Quad-core is part of computer vocabulary, but may equally apply to the heart of a post-coronavirus pandemic world order. The United States (US) has been holding high-level conversations with clusters of governments about the coronavirus disease (Covid-19) and what comes after. India was party to the most recent one, a foreign minister-level meeting, which also included Japan, Australia, South Korea, Brazil and Israel. A regular weekly meeting is now held at the foreign secretary-level, which replaces the last two (Brazil and Israel) with New Zealand and Vietnam. What is common to both are the four members of the Quadrilateral Security Dialogue, generally called the Quad. If this pattern continues, it will indicate Washington and the three other members see as a cornerstone of a post-Covid-19 world.

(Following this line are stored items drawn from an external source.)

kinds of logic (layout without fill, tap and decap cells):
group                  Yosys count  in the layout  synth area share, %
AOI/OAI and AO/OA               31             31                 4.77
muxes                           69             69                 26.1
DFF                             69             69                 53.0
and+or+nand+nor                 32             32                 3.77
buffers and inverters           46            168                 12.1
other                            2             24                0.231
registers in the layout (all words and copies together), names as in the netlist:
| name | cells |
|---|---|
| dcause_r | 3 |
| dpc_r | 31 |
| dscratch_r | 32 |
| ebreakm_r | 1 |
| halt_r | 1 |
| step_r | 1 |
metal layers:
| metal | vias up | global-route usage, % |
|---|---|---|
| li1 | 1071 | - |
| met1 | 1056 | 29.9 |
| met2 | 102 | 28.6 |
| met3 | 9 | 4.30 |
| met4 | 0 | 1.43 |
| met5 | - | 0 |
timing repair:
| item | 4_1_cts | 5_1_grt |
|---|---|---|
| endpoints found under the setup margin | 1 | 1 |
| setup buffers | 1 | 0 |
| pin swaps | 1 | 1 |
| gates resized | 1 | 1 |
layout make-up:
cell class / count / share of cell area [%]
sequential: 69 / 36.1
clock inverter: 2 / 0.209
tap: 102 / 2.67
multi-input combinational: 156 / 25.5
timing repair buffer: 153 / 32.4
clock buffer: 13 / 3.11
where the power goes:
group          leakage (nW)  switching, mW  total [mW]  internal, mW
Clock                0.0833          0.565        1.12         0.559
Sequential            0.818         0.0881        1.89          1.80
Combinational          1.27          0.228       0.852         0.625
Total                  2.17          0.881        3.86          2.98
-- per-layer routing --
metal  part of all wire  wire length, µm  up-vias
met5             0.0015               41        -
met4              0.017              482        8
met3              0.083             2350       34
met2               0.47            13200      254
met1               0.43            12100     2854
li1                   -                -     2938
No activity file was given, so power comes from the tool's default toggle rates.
==> run.sh <==
#!/bin/bash
# OpenROAD 26Q1-2900-gdf79404cd8, Yosys 0.63+post, stock flow scripts
make -C /OpenROAD-flow-scripts/flow DESIGN_CONFIG=/design/flow/config.mk WORK_HOME=/design/flow/orfs finish
==> config.mk <==
export PLATFORM = sky130hd
export DESIGN_NAME = seg7
export DESIGN_NICKNAME = seg7
export VERILOG_FILES = /design/flow/design.v
export SDC_FILE = /design/flow/constraint.sdc
export NUM_CORES = 4
export LEC_CHECK = 1
export CORE_AREA = 10 10 70 70
export DIE_AREA = 0 0 80 80
==> constraint.sdc <==
current_design seg7

set clk_period 1.0
set clk_io_pct 0.2

create_clock -name clk0 -period $clk_period

set non_clock_inputs [all_inputs -no_clocks]
set_input_delay [expr $clk_period * $clk_io_pct] -clock clk0 $non_clock_inputs
set_output_delay [expr $clk_period * $clk_io_pct] -clock clk0 [all_outputs]
## config.mk

```make
export PLATFORM = sky130hd
export DESIGN_NAME = spi_control
export DESIGN_NICKNAME = spi_control
export VERILOG_FILES = /design/flow/design.v
export SDC_FILE = /design/flow/constraint.sdc
export NUM_CORES = 4
export LEC_CHECK = 1
export CORE_UTILIZATION = 50
```

## design.v

```verilog
module spi_control#(
        parameter SPI_CLK_FREQ  = 2_000_000,
        parameter UPDATE_FREQ   = 50
    )(
        input reset_n,
        input clk,
        input spi_clk,
        input spi_clk_out,
        output data_update,
        output [15:0] data_x,
        output [15:0] data_y,
        output [15:0] data_z,  
        output SPI_SDI,
        input SPI_SDO,
        output SPI_CSN,
        output SPI_CLK,
        input [1:0] interrupt
    );
localparam TIMECOUNT = SPI_CLK_FREQ / UPDATE_FREQ;
localparam SDI_WIDTH = 16;
localparam SDO_WIDTH = 8;
localparam WRITE_MODE = 2'b00;
localparam READ_MODE = 2'b10;
localparam INI_NUMBER = 4'd11;
localparam IDLE = 0;
localparam TRANSFER = 1;
localparam INTERACT = 2;
localparam BW_RATE       = 6'h2c;
localparam POWER_CONTROL = 6'h2d;
localparam DATA_FORMAT = 6'h31;
localparam INT_SOURCE = 6'h30;
localparam X_LB = 6'h32;
localparam X_HB = 6'h33;
localparam Y_LB = 6'h34;
localparam Y_HB = 6'h35;
localparam Z_LB = 6'h36;
localparam Z_HB = 6'h37;
reg [3:0] init_index;
reg [SDI_WIDTH-3:0] write_data;
reg [SDI_WIDTH-1:0] data_tx;
reg start;
wire done;
wire [SDO_WIDTH-1:0] data_rx;
reg [1:0] spi_state;
reg data_update_internal;
reg [1:0] data_update_shift;
reg [$clog2(TIMECOUNT)-1:0] sample_count;
wire sample;
reg [2:0] read_index;
reg [7:0] read_command;
localparam LAST_READ_COMMAND = 6;
reg [7:0] data_storage [5:0];
assign data_x = {data_storage[1], data_storage[0]};
assign data_y = {data_storage[3], data_storage[2]};
assign data_z = {data_storage[5], data_storage[4]};
spi_serdes serdes (
    .reset_n(reset_n),
    .spi_clk(spi_clk),
    .spi_clk_out(spi_clk_out),
    .data_tx(data_tx),
    .start(start),
    .done(done),
    .data_rx(data_rx),
    .SPI_SDI(SPI_SDI),
    .SPI_SDO(SPI_SDO),
    .SPI_CSN(SPI_CSN),
    .SPI_CLK(SPI_CLK)
);
always @(*) begin
    case (init_index)
        0: write_data = {BW_RATE, 8'h09};
        1: write_data = {DATA_FORMAT, 8'h00};
        default: write_data = {POWER_CONTROL, 8'h08};
    endcase
end
always @(*) begin
    case (read_index)
        0: read_command = {READ_MODE, X_LB};
        1: read_command = {READ_MODE, X_HB};
        2: read_command = {READ_MODE, Y_LB};
        3: read_command = {READ_MODE, Y_HB};
        4: read_command = {READ_MODE, Z_LB};
        5: read_command = {READ_MODE, Z_HB};
        default: read_command = {READ_MODE, INT_SOURCE};
    endcase
end
assign sample = (sample_count == TIMECOUNT - 1);
always @(posedge spi_clk or negedge reset_n) begin
    if (!reset_n)
        sample_count <= 0;
    else
        sample_count <= sample ? 0 : sample_count + 1'b1;
end
always @(posedge spi_clk or negedge reset_n) begin
    if (!reset_n) begin
        init_index <= 0;
        start <= 0;
        spi_state <= IDLE;
        read_index <= 0;
        data_update_internal <= 0;
    end else if (init_index < INI_NUMBER) begin
        case(spi_state)
            IDLE : begin
                data_tx <= {WRITE_MODE, write_data};
                start <= 1;
                spi_state <= TRANSFER;
            end
            TRANSFER : if (done) begin
                init_index <= init_index + 1;
                start <= 0;
                spi_state <= IDLE;
            end
        endcase
    end else begin
        case(spi_state)
            IDLE : begin
                data_update_internal <= 0;
                read_index <= 0;
                start <= 0;
                if (sample)
                    spi_state <= INTERACT;
            end
            INTERACT : begin
                data_tx[15:8] <= read_command;
                if (read_index > 0)
                    data_storage[read_index - 1] <= data_rx;
                start <= 1;
                spi_state <= TRANSFER;
            end
            TRANSFER : if (done) begin
                start <= 0;
                if (read_index == LAST_READ_COMMAND) begin
                    data_update_internal <= 1;
                    spi_state <= IDLE;
                end else begin
                    read_index <= read_index + 1;
                    spi_state <= INTERACT;
                end
            end
        endcase
    end
end
always @(posedge clk)
    data_update_shift <= {data_update_shift[0], data_update_internal};
assign data_update = data_update_shift == 2'b01;
endmodule
module spi_serdes(
        input                       reset_n,
        input                       spi_clk,
        input                       spi_clk_out,
        input       [15:0]          data_tx,
        input                       start,
        output                      done,
        output reg  [7:0]           data_rx,
        output                      SPI_SDI,
        input                       SPI_SDO,
        output                      SPI_CSN,
        output                      SPI_CLK
    );
localparam  IDLE = 0;  
localparam WRITE = 1;  
localparam  READ = 2;  
localparam STALL = 3;  
reg [1:0]  state = IDLE;
reg [3:0]  count;
reg [15:0] data_tx_reg;
reg read;
wire spi_active;
assign spi_active = (state == READ || state == WRITE);
assign SPI_CSN = ~(spi_active || start);
assign SPI_CLK = spi_active ? spi_clk_out : 1'b1;
assign SPI_SDI = (state == WRITE) ? data_tx_reg[count] : 1'b1;
assign done    = (state == STALL);
always @(posedge spi_clk or negedge reset_n) begin
    if (reset_n == 1'b0) begin
        state <= IDLE;
    end else begin
        case (state)
            IDLE : begin
                count <= 4'hf;
                if (start) begin
                    read        <= data_tx[15];
                    data_tx_reg <= data_tx;
                    state       <= WRITE;
                end
            end
            WRITE : begin
                count <= count - 1;
                if (read && (count == 8)) begin
                    state <= READ;
                end else if (count == 0) begin
                    state <= STALL;
                end
            end
            READ : begin
                count <= count - 1;
                data_rx <= {data_rx[6:0],SPI_SDO};
                if (count == 0) begin
                    state <= STALL;
                end
            end
            STALL: state <= IDLE;
        endcase
    end
end
endmodule
```

## run.sh

```bash
#!/bin/bash
# OpenROAD 26Q1-2900-gdf79404cd8, Yosys 0.63+post, stock flow scripts
make -C /OpenROAD-flow-scripts/flow DESIGN_CONFIG=/design/flow/config.mk WORK_HOME=/design/flow/orfs finish
```

## constraint.sdc

```tcl
current_design spi_control

set clk_period 2.5
set clk_io_pct 0.2

create_clock -name clk0 -period $clk_period [get_ports {clk}]
create_clock -name clk1 -period $clk_period [get_ports {spi_clk}]

set non_clock_inputs [all_inputs -no_clocks]
set_input_delay [expr $clk_period * $clk_io_pct] -clock clk0 $non_clock_inputs
set_output_delay [expr $clk_period * $clk_io_pct] -clock clk0 [all_outputs]
```

==> metrics.yaml <==
status:
  status: "finished clean"
synthesis:
  synthAdderAreaFrac_pct: 5.30
  simple_gate_area_share_pct: 11.2
  yosys.area.top_type_share_pct: 53.7
  yosys.area.top_type: "edfxtp_1"
  async_reset_ff_share_pct: 27.8
  netlist_area_um2: 4250
  yosys-stat-area_um2: 4250
  ff_type: "edfxtp_1"
  common_cells: "edfxtp_1 (76), dfrtp_1 (29), nor2_1 (22)"
  syn_inst: 289
  synthTopCellsByArea: "edfxtp_1 (54%), dfrtp_1 (17%), ha_1 (5.3%), xnor2_1 (2.3%), nor2_1 (1.9%)"
  mux_area_share_pct: 0.736
  ys_cells: 289
  syn_avg_cell_area_um2: 14.7
  ys_ff: 108
  synth_cell_types: 47
  yosys.area_share.xor_xnor_pct: 3.50
  logic_family: "simple AND/OR/NAND/NOR gates"
  yosys_warnings: 3
  ys_seq_share_pct: 72.3
  post-synth-top-count-cell: "edfxtp_1"
  edf_count: 76
  aoi_share_pct: 4.83
power:
  vdd_drop_max_uv: 474
  p_leak_nw: 1.94
  p_per_area_nw_per_um2: 578
detailed_routing:
  vias_per_cell: 5.04
  wire_per_inst_um: 15.0
  wl_um: 7060
  routed-via-count: 2370
  route.detailed.drc: 0
  diodes: 0
  drt_pass1_iterations: 4
  drtIter0Drc: 72
  antenna_left: 0
sta:
  tns_ns: 0
  finalHoldViolCount: 0
  max_slew.worst_pin.slew_ns: 0.646
  fin_worst_skew_ns: 0.00979
  whs_ns: 0.336
  maxSlewViolCount: 0
  relSlewSlack_pct: 56.6
  rsz0062_at_grt: "false"
  setup_viol: 0
finish:
  areaGrowthSynthToFinish_pct: 22.1
  post-route-util_pct: 63.1
  fill_cells: 617
  drive_above_1_share_pct: 8.77
  reg_top3: "data_storage: 48 flops, sample_count: 16 flops"
  instances_no_fill: 470
  largest_register_ffs: 48
  top_register: "data_storage"
worst_setup_path:
  cp.depth: 4
  slowest_stage: "clkdlybuf4s50_1"
  startpoint: "serdes.state[1]$_DFFE_PN0P_"
  endpoint: "SPI_CSN"
  end_kind: "output pin"
  crit_fanout: 6
  slowest_delay_ns: 0.46
  path_class: "flop to output pin"
  cp.buffers_inverters: 2
  arrival_ns: 1.84
  r2r_slack_ns: 0.33
  worst_path_dominant_cell_family: "buffers and inverters"
  worstPathRequired_ns: 2.00
  rr_worst_depth: 5
  crit_chain: "inv_1 > ha_1 > nor2_1 > clkdlybuf4s50_1"
  cp-start-kind: "flop"
  r2r_start: "read_index[0]$_DFFE_PN0P_"
  r2r-end: "data_storage[1][6]$_DFFE_PP_"
clocking:
  clkTransAtPathRegs_ns: 0.09
  cts.sinks: 108
  cts_tree: "done"
  cts_hold_buffers: 0
floorplan:
  die-area_um2: 8870
  fp-utilization_pct: 51.7
  coreArea_um2: 8220
  die_w_um: 94.2
  pin_count: 59
  fp.dieH_um: 94.2
  rows: 33
global_routing:
  track_usage_pct: 19.0
  grt_max_degree: 33
  grt_first_pass_wirelength_um: 11900
  grt_antenna_before_repair: 0
  overflow: 0
  grt_pass1_vias: 2414
hold_path:
  hp-class: "flop to flop"
placed_design:
  place_congestion: 0.796
  hpwl_um: 4980
  port_buffers: 55
  post-place-cells: 451
job:
  log.warning_count: 40
  max_cap_viol_count: 0
[per-stage QoR]
step,worst slack (ns),area (um2),power [mW]
3_3_place_gp,0.170,4960,1.97
5_1_grt,0.0484,5190,3.10
4_1_cts,0.0571,5170,3.02
6_report,0.158,5190,3.00
3_5_place_dp,0.135,4960,1.97
2_1_floorplan,0.491,4250,1.95
[repair_timing]
action | CTS | global route
resized | 0 | 4
buffers inserted | 0 | 1
setup endpoints to repair | 0 | 1
hold endpoints to repair | 0 | 0
[worst reg2reg max path: stages, from the launching register on]
cell,delay (ns)
dfrtp_1,0.41
inv_1,0.10
ha_1,0.21
ha_1,0.30
nor4_1,0.37
and2_1,0.45
[layer usage]
metal / global-route usage [%] / wire (um)
met1: 32.6 / 3210
met2: 28.2 / 3260
met3: 4.12 / 459
met4: 3.72 / 129
met5: 0 / 0
[power breakdown]
group	switching, mW	internal, mW
Sequential	0.00318	1.90
Clock	0.596	0.473
Combinational	0.0161	0.00941
Total	0.615	2.38
[cell type report]
cell class                      count  area (um2)  area share [%]
Multi-Input combinational cell    158        1090            21.0
Sequential cell                   108        3070            59.3
Timing Repair Buffer               61         602            11.6
Tap cell                          105         131            2.53
Clock inverter                      6        50.0           0.965
Clock buffer                       12         165            3.18
Inverter                           20        75.1            1.45
[kinds of logic after synthesis]
group	Yosys count
DFF	108
adders and majority gates	18
muxes	3
and+or+nand+nor	88
AOI/OAI and AO/OA	32
buffers and inverters	23
xor gates and xnor gates	17
[placed cells by master (no fill, tap or decap), types with 5 or more instances in the layout]
| master | count |
|---|---|
| clkdlybuf4s50_1 | 54 |
| a21oi_1 | 9 |
| nand2_1 | 12 |
| dfrtp_1 | 29 |
| nor3_1 | 8 |
| inv_1 | 18 |
| nor2_1 | 22 |
| and2_1 | 6 |
| xor2_1 | 6 |
| edfxtp_1 | 76 |
| clkbuf_8 | 12 |
| o21ai_0 | 5 |
| ha_1 | 18 |
| xnor2_1 | 11 |
| buf_4 | 5 |
| nand3_1 | 10 |
[worst min-delay path by stage]
stage,from,cells past startpoint,endpoint
finish,data_update_shift[0]$_DFF_P_,0,data_update_shift[1]$_DFF_P_
global route,data_update_shift[0]$_DFF_P_,0,data_update_shift[1]$_DFF_P_
CTS,data_update_shift[0]$_DFF_P_,0,data_update_shift[1]$_DFF_P_
No activity file was given, so power comes from the tool's default toggle rates.
==> /design/flow/design.v <==
`timescale 1ns / 1ps
module RISC ( input [31:0]A,B,input Asel,input [15:0]add ,input clk,rst, output [31:0]mdata, output [4:0] adpc
    );
wire [15:3] adir;
wire [2:0] opcode;
wire [31:0] acout;
wire  [31:0]  alout;
wire mrd,ld_pc,inc_pc,ld_IR,ldac,ALU_setup,mwr;
decoder                 d1 (clk ,rst,mrd,ld_pc,inc_pc,ld_IR,ldac,ALU_setup,mwr );
program_counter        d2(clk,rst,ld_pc,inc_pc, adpc); 
instruction_register   d3( add, clk,ld_IR,rst,adir, opcode);
accumulator            d4( alout,A,clk,ldac,rst,Asel,acout);
arithmetic_logic_unit  d5 (ALU_setup,acout,B, opcode, clk,rst,alout);
memory                 d6 (alout,add,mrd,mwr,rst,clk, mdata);
endmodule
`timescale 1ns / 1ps
module accumulator(
    input [31:0] alout,
	 input [31:0]A,
    input clk,ldac,rst,
	 input Asel,
    output reg [31:0] acout
    );
always@ (posedge clk)
begin
if (rst)
begin
	acout <= 32'd0;
end
else if (ldac  && !rst) 
begin
	acout <= Asel ? alout : A;
end
end
endmodule
`timescale 1ns / 1ps
module arithmetic_logic_unit(
    input start,
    input [31:0] acout,
	 input [31:0] B_in,
    input [2:0] opcode,
    input clk,rst,
    output reg [31:0]  alout
    );
	 reg [5:0]ad;
	 reg [5:0]temp;
	 always@(posedge clk)
	 begin
	           if (rst && !start )
				     begin
		           	alout <= 32'd0;
                   end 						
     	       else  
			   begin
				   case({opcode})
				     3'b000:  begin alout <= 32'b0; end
				     3'b001:  begin
					              temp <= B_in[0]+B_in[1]+B_in[2]+B_in[3]+B_in[4]+
									          B_in[5]+B_in[6]+B_in[7]+B_in[8]+B_in[9]+
												 B_in[10]+B_in[11]+B_in[12]+B_in[13]+B_in[14]+
												 B_in[15]+B_in[16]+B_in[17]+B_in[18]+B_in[19]+
												 B_in[20]+B_in[21]+B_in[22]+B_in[23]+B_in[24]+
												 B_in[25]+B_in[26]+B_in[27]+B_in[28]+B_in[29]+
												 B_in[30]+B_in[31];
                               case(temp)
                               6'd0  : alout<=32'h00000000;
										 6'd1  : alout<=32'h00000001;
										 6'd2  : alout<=32'h00000003;
										 6'd3  : alout<=32'h00000007;
										 6'd4  : alout<=32'h0000000f;
										 6'd5  : alout<=32'h0000001f;
										 6'd6  : alout<=32'h0000003f;
										 6'd7  : alout<=32'h0000007f;
										 6'd8  : alout<=32'h000000ff;
										 6'd9  : alout<=32'h000001ff;
										 6'd10 : alout<=32'h000003ff;
										 6'd11 : alout<=32'h000007ff;
										 6'd12 : alout<=32'h00000fff;
										 6'd13 : alout<=32'h00001fff;
										 6'd14 : alout<=32'h00003fff;
										 6'd15 : alout<=32'h00007fff;
										 6'd16 : alout<=32'h0000ffff;
										 6'd17 : alout<=32'h0001ffff;
										 6'd18 : alout<=32'h0003ffff;
										 6'd19 : alout<=32'h0007ffff;
										 6'd20 : alout<=32'h000fffff;
										 6'd21 : alout<=32'h001fffff;
										 6'd22 : alout<=32'h003fffff;
										 6'd23 : alout<=32'h007fffff;
										 6'd24 : alout<=32'h00ffffff;
										 6'd25 : alout<=32'h01ffffff;
										 6'd26 : alout<=32'h03ffffff;
										 6'd27 : alout<=32'h07ffffff;
										 6'd28 : alout<=32'h0fffffff;
										 6'd29 : alout<=32'h1fffffff;
										 6'd29 : alout<=32'h3fffffff;
										 6'd30 : alout<=32'h7fffffff;
										 6'd31 : alout<=32'hffffffff;
										  endcase										  
									end
				     3'b010: begin  alout <= acout + B_in; end
				     3'b011: begin  alout <= acout - B_in; end
				     3'b100: begin  alout <= acout | B_in; end
				     3'b101: begin  alout <= acout & B_in; end
				     3'b110: begin  alout <= acout ^ B_in; end
				     3'b111: begin alout <= alout; end   
					endcase
				end
end
endmodule
--- /design/flow/design.v ---
module robinho 
(
input rst,
input clk,
input rasp_on,
input obj_inSight,
input obj_isClose,
output reg [0:3]w_motor,
output [0:3]c_motor
);
integer n_turns;
reg cur_state = init;
parameter init = 0, stop = 1, foward = 2, turn = 3, clawD = 4, clawU = 5;
integer timer = 0;
integer time_begin, time_limit;
parameter claw_time = 140000000  , turn_time = 250000000  , fwd_time = 100000000  ;
reg dir = c_stop;
parameter c_up = 0, c_down = 1, c_stop = 2;
wire stepperMotor_out;
assign c_motor = stepperMotor_out;
stepperMotor claw(
	.clk(clk),
	.dir(dir),
	.stepMotor(stepperMotor_out)
);
always @ (posedge clk)
begin
	timer <= timer + 1;
end
always @ (*)
begin
case(cur_state)
	init:
	begin
		w_motor <= 4'b1111;  
		dir = c_stop;
	end
	stop:
	begin
		w_motor <= 4'b1111;  
		dir = c_stop;
	end
	foward:
	begin
		time_limit = (time_begin + fwd_time) > 4294967296 ? (time_begin + fwd_time - 4294967296) : (time_begin + fwd_time); 
		if(timer >= time_limit)
		begin
			time_begin = timer;
			n_turns = n_turns - 1;
		end
		w_motor[0:1] <= 2'b10;  
		w_motor[2:3] <= 2'b10;  
		dir = c_stop;
	end
	turn:
	begin
		time_limit = (time_begin + turn_time) > 4294967296 ? (time_begin + turn_time - 4294967296) : (time_begin + turn_time); 
		if(timer >= time_limit)
		begin
			time_begin = timer;
			n_turns = n_turns + 1;
		end
		w_motor[0:1] <= 2'b10;  
		w_motor[2:3] <= 2'b01;  
		dir = c_stop;
	end
	clawD:
	begin
		w_motor <= 4'b1111;  
		dir = c_down;
	end
	clawU:
	begin
		w_motor <= 4'b1111;  
		dir = c_up;
	end	
endcase
end
always @ (posedge clk)
begin 
if(rst)
	cur_state <= init;
case(cur_state)
	init:
	begin
		if(rasp_on)
			cur_state <= stop;
		else
			cur_state <= init;
	end
	stop:
	begin
		if(obj_isClose)
			cur_state <= clawD;
		else if(obj_inSight)
		begin
			time_begin = timer;
			cur_state <= foward;
		end
		else if(!obj_inSight)
		begin
			time_begin = timer;
			cur_state <= turn;
		end
	end
	foward:
	begin
		if(n_turns > 0)
		begin
			time_begin = timer;
			cur_state <= foward;
		end
		else if(!obj_inSight)
		begin
			time_begin = timer;
			cur_state <= turn;
		end
		else if(obj_isClose)
			cur_state <= stop;
	end
	turn:
	begin
		if(obj_inSight || n_turns > 2)
		begin
			time_begin = timer;
			cur_state <= foward;
		end
	end
	clawD:
	begin
		time_begin = timer;
		time_limit = (time_begin + claw_time) > 4294967296 ? (time_begin + claw_time - 4294967296) : (time_begin + claw_time); 
		if(timer > time_limit)
			cur_state <= clawU;
	end
	clawU:
	begin
		time_begin = timer;
		time_limit = (time_begin + claw_time) > 4294967296 ? (time_begin + claw_time - 4294967296) : (time_begin + claw_time); 
		if(timer > time_limit)
			cur_state <= stop;
	end
endcase
end
endmodule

The Quad is far from being a group with a coherent purpose. What has happened is that all four governments have come to accept that they are strategically committed to the organisation. India’s concerns that Australia lacked a domestic consensus on the Quad is a case in point. China’s global standing is much reduced by Covid-19, a status aggravated by its bullying tactics, and has left a space for this sort of alignment. Of all the members, New Delhi will be least interested in talk of an alliance. It has arguably the best working relationship with Beijing and alone lacks a formal US military relationship. However, this is a foursome that has begun to evolve rapidly into something larger than the sum of its parts and, rightly, is being kept on the top of the stack of geopolitical options.

Boosting the economy

The first part of India’s ₹20 lakh crore economic package was announced on Wednesday — the second, if one factors in the relief to the poor and marginalised announced in late March, and the Reserve Bank’s announcements in March and April — and it provides some indications on what the government hopes to achieve. That the Narendra Modi government would focus on micro, small and medium enterprises (MSMEs) was a given. Its first package focused on individuals at the bottom of the pyramid. It was only natural that that it would then turn its focus to enterprises at the bottom of the pyramid. The package offers small enterprises easy credit, guaranteed by the State; support for those weighed down by loans they can’t service; and an equity infusion. It also redefines them, removing a disincentive to grow (and be competitive), and reserves business for them by not allowing global tenders for government purchases less than ₹200 crore. All of these — credit, competitiveness, and an emphasis on the local — flow from the prime minister’s speech on Tuesday.

The extension of three more months (June, July, August) provident fund support for businesses and workers — in companies employing fewer than 100 people, with 90% earning less than ~15,000 a month — is effectively a 24% wage support to small enterprises, and the reduction in the contribution of both employees and employers in other companies to the provident fund (from 12% to 10%) will provide ₹6750 crore of liquidity, split equally between companies and employees. Liquidity was another theme in the prime minister’s speech on Tuesday. The measures also tackled the issue of a looming crisis in the shadow-banking sector by providing it with a fully guaranteed ₹30,000 crore special liquidity scheme, and a ₹45,000 crore partial credit guarantee scheme. There was also a focus on real estate and power, both extremely stressed sectors.

Finally, in an attempt to put more money in the hands of people, the government announced a 25% reduction in tax deducted or collected at source, but only for non-salary payments. This covers everything from interest on fixed deposits to dividend and rent payments, and will result in ₹50,000 crore more flowing into the system (which people will hopefully spend). This is perhaps the best directed part of the measures announced on Wednesday, and the only one that will help the middle class. More such measures, that either cut tax, or actually transfer cash to individuals and businesses, will be needed to spur demand and get the wheels of the economy chugging.